Jolly also cited a growing list of events over the last two decades that resulted in far-reaching compliance rules and regulations that have shaped Dynamic’s “culture of compliance.”
Sorting Through the Options
Serving both models, Dynamic helps advisors set up their own RIAs and provides services to them. There are good reasons to consider the RIA model, noted Cannon. Among them: securities commissions (which aren’t allowed under Dynamic’s RIA), broker-dealer commissions, outside business activities and disciplinary history that can sometimes be an impediment to joining Dynamic’s RIA.
When it comes to the RIA vs.

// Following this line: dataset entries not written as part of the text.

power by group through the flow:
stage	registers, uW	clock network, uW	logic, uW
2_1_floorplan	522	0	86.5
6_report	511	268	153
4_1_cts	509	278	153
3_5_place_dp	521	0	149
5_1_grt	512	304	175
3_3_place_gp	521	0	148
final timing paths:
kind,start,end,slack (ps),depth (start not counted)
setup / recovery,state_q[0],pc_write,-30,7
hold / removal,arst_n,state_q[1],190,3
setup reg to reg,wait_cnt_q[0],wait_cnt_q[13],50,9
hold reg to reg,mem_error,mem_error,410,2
File: src/rtl/spi_quad_target_if.sv
// Pad-side SPI pins plus the byte-stream handshake between the SPI target and its command decoder.
// The DUT side uses the slave modport; a bench or pad model drives through master.
interface spi_quad_target_if;
    logic       spi_sclk;
    logic       spi_cs_n;
    logic [3:0] spi_mosi;
    logic [3:0] spi_miso;
    logic [3:0] spi_miso_oe;
    logic [7:0] rx_data;
    logic       rx_valid;
    logic       rx_first;
    logic [7:0] tx_data;
    logic       tx_valid;
    logic       tx_ready;
    logic       tx_underrun;
    logic       frame_abort;
    logic       busy;

    modport slave (
        input  spi_sclk, spi_cs_n, spi_mosi, tx_data, tx_valid,
        output spi_miso, spi_miso_oe, rx_data, rx_valid, rx_first,
               tx_ready, tx_underrun, frame_abort, busy
    );

    modport master (
        output spi_sclk, spi_cs_n, spi_mosi, tx_data, tx_valid,
        input  spi_miso, spi_miso_oe, rx_data, rx_valid, rx_first,
               tx_ready, tx_underrun, frame_abort, busy
    );
endinterface
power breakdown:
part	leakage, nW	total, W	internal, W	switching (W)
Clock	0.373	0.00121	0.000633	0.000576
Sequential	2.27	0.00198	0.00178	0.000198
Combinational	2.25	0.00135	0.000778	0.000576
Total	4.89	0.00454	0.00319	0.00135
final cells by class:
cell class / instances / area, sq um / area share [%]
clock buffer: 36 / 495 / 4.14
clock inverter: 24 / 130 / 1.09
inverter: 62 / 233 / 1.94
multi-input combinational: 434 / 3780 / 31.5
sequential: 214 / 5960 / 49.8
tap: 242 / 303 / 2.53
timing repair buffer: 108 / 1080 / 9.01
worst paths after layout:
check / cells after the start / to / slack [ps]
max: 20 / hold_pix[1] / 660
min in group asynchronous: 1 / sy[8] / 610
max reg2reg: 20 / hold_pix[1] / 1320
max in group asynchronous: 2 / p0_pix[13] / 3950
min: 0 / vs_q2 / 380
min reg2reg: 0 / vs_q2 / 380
`src/rtl/fetch_request_unit.sv`:
```
// Fetch request unit: owns the fetch PC, issues in-order word requests,
// tracks in-flight requests in a tag FIFO and forwards each returned
// instruction (with PC and prediction tag) to the loop buffer one cycle later.
module fetch_request_unit #(
   parameter logic [31:0] P_RESET_PC        = 32'h0000_0000,
   parameter int unsigned P_MAX_OUTSTANDING = 4
) (
   input  logic        iCLOCK,
   input  logic        inRESET,
   input  logic        iFREE_REFRESH,
   input  logic [31:0] iREFRESH_PC,
   input  logic        iSYSREG_PAGING_ENA,
   input  logic        iSYSREG_KERNEL,
   input  logic        iBP_HIT,
   input  logic [31:0] iBP_ADDR,
   output logic        oMEM_REQ,
   output logic [31:0] oMEM_ADDR,
   input  logic        iMEM_BUSY,
   input  logic        iMEM_VALID,
   input  logic [31:0] iMEM_DATA,
   input  logic        iMEM_PAGEFAULT,
   input  logic [13:0] iMEM_MMU_FLAGS,
   output logic        oNEXT_INST_VALID,
   output logic        oNEXT_PAGEFAULT,
   output logic [13:0] oNEXT_MMU_FLAGS,
   output logic        oNEXT_PAGING_ENA,
   output logic        oNEXT_KERNEL_ACCESS,
   output logic        oNEXT_BRANCH_PREDICT,
   output logic [31:0] oNEXT_BRANCH_PREDICT_ADDR,
   output logic [31:0] oNEXT_INST,
   output logic [31:0] oNEXT_PC,
   input  logic        iNEXT_FETCH_STOP,
   input  logic        iNEXT_LOCK
);

   localparam int unsigned CNT_W = $clog2(P_MAX_OUTSTANDING + 1);
   localparam int unsigned PTR_W = $clog2(P_MAX_OUTSTANDING);

   typedef enum logic [0:0] {ST_INIT, ST_RUN} state_e;

   typedef struct packed {
      logic [31:0] pc;
      logic        bp_hit;
      logic [31:0] bp_addr;
      logic        paging;
      logic        kernel;
   } tag_t;

   state_e             state_q, state_d;
   logic [31:0]        pc_q, pc_d;
   logic [CNT_W-1:0]   outst_q, outst_d;
   logic [CNT_W-1:0]   drop_q, drop_d;
   logic [PTR_W-1:0]   wr_ptr_q, wr_ptr_d;
   logic [PTR_W-1:0]   rd_ptr_q, rd_ptr_d;
   tag_t               tag_mem_q [P_MAX_OUTSTANDING];
   tag_t               tag_in_c, tag_out_c;

   logic               valid_q, valid_d;
   logic               pf_q, pf_d;
   logic [13:0]        flags_q, flags_d;
   logic               paging_q, paging_d;
   logic               kernel_q, kernel_d;
   logic               bp_q, bp_d;
   logic [31:0]        bp_addr_q, bp_addr_d;
   logic [31:0]        inst_q, inst_d;
   logic [31:0]        npc_q, npc_d;

   logic               mem_req_c, accept_c, resp_c, fwd_c;

   assign tag_in_c  = '{pc: pc_q, bp_hit: iBP_HIT, bp_addr: iBP_ADDR,
                        paging: iSYSREG_PAGING_ENA, kernel: iSYSREG_KERNEL};
   assign tag_out_c = tag_mem_q[rd_ptr_q];

   // Next-state, issue and response handling
   always_comb begin
      state_d   = state_q;
      pc_d      = pc_q;
      outst_d   = outst_q;
      drop_d    = drop_q;
      wr_ptr_d  = wr_ptr_q;
      rd_ptr_d  = rd_ptr_q;
      valid_d   = 1'b0;
      pf_d      = pf_q;
      flags_d   = flags_q;
      paging_d  = paging_q;
      kernel_d  = kernel_q;
      bp_d      = bp_q;
      bp_addr_d = bp_addr_q;
      inst_d    = inst_q;
      npc_d     = npc_q;

      mem_req_c = (state_q == ST_RUN) && !iFREE_REFRESH && !iNEXT_FETCH_STOP &&
                  !iNEXT_LOCK && (outst_q < CNT_W'(P_MAX_OUTSTANDING));
      accept_c  = mem_req_c && !iMEM_BUSY;
      resp_c    = iMEM_VALID && (outst_q != '0);
      fwd_c     = resp_c && (drop_q == '0) && !iFREE_REFRESH;

      case (state_q)
         ST_INIT: state_d = ST_RUN;
         default: state_d = ST_RUN;
      endcase

      if (accept_c) begin
         pc_d     = iBP_HIT ? (iBP_ADDR & 32'hFFFF_FFFC) : (pc_q + 32'd4);
         wr_ptr_d = wr_ptr_q + PTR_W'(1);
      end
      if (iFREE_REFRESH) begin
         pc_d = iREFRESH_PC & 32'hFFFF_FFFC;
      end

      if (resp_c) begin
         rd_ptr_d = rd_ptr_q + PTR_W'(1);
      end
      outst_d = outst_q + CNT_W'(accept_c) - CNT_W'(resp_c);

      // Refresh reloads the stale count with whatever is still in flight
      if (iFREE_REFRESH) begin
         drop_d = outst_q - CNT_W'(resp_c);
      end else if (resp_c && (drop_q != '0)) begin
         drop_d = drop_q - CNT_W'(1);
      end

      if (fwd_c) begin
         valid_d   = 1'b1;
         pf_d      = iMEM_PAGEFAULT;
         flags_d   = iMEM_MMU_FLAGS;
         paging_d  = tag_out_c.paging;
         kernel_d  = tag_out_c.kernel;
         bp_d      = tag_out_c.bp_hit;
         bp_addr_d = tag_out_c.bp_addr;
         inst_d    = iMEM_DATA;
         npc_d     = tag_out_c.pc;
      end
   end

   // State and output registers with synchronous active-low reset
   always_ff @(posedge iCLOCK) begin
      if (!inRESET) begin
         state_q   <= ST_INIT;
         pc_q      <= P_RESET_PC;
         outst_q   <= '0;
         drop_q    <= '0;
         wr_ptr_q  <= '0;
         rd_ptr_q  <= '0;
         valid_q   <= 1'b0;
         pf_q      <= 1'b0;
         flags_q   <= '0;
         paging_q  <= 1'b0;
         kernel_q  <= 1'b0;
         bp_q      <= 1'b0;
         bp_addr_q <= '0;
         inst_q    <= '0;
         npc_q     <= '0;
      end else begin
         state_q   <= state_d;
         pc_q      <= pc_d;
         outst_q   <= outst_d;
         drop_q    <= drop_d;
         wr_ptr_q  <= wr_ptr_d;
         rd_ptr_q  <= rd_ptr_d;
         valid_q   <= valid_d;
         pf_q      <= pf_d;
         flags_q   <= flags_d;
         paging_q  <= paging_d;
         kernel_q  <= kernel_d;
         bp_q      <= bp_d;
         bp_addr_q <= bp_addr_d;
         inst_q    <= inst_d;
         npc_q     <= npc_d;
      end
   end

   // Tag FIFO storage; emptiness is tracked by the pointers and counter
   always_ff @(posedge iCLOCK) begin
      if (accept_c) begin
         tag_mem_q[wr_ptr_q] <= tag_in_c;
      end
   end

   assign oMEM_REQ                  = mem_req_c;
   assign oMEM_ADDR                 = pc_q;
   assign oNEXT_INST_VALID          = valid_q && !iFREE_REFRESH;
   assign oNEXT_PAGEFAULT           = pf_q;
   assign oNEXT_MMU_FLAGS           = flags_q;
   assign oNEXT_PAGING_ENA          = paging_q;
   assign oNEXT_KERNEL_ACCESS       = kernel_q;
   assign oNEXT_BRANCH_PREDICT      = bp_q;
   assign oNEXT_BRANCH_PREDICT_ADDR = bp_addr_q;
   assign oNEXT_INST                = inst_q;
   assign oNEXT_PC                  = npc_q;

endmodule
```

IAR route, “There is no universal answer as to which is better,” said Brad Wales, founder of Transition To RIA and guest panelist. “It comes down to the particular needs and goals of each advisor.”
Talking with many advisors from various firms and affiliation models through his business, Wales added that there is no ultimate pattern…there’s misconceptions out there about the IAR model. “There are a lot of flavors and options out there—in theory 20,000-plus RIAs are out there—you could join any one of those and they’re all going to have different value propositions.”
Wales calls Dynamic’s RIA option a “purpose-built solution that caters to the advisor that wants the benefits of having their own RIA but without as many of the responsibilities—or as some might say, headaches—of running it themselves and it ends up being a good solution for them.”
For Wales’ clients, the majority of advisors that come to him “assume” they want to go the RIA route and while many of them ultimately do, he educates them on the IAR options that are available. “The key is sorting through and understanding them, I encourage all advisors to take the time to determine what’s best for them.”
Is there consistency among advisors who choose to set up their own RIA?
Wales explained it’s typically the advisor that feels “burned by their current firm and it doesn’t matter how great of a solution like a Dynamic IAR might exist, it’s a mental block at that point and they’re not going to want to be under someone else’s, as they say, ‘control.’”
Another example, according to Wales, are those advisors who love the idea of putting together a technology stack themselves. “But for those that don’t want to piece the technology together and still want their own RIA, that’s where Dynamic Advisor Solutions comes in.”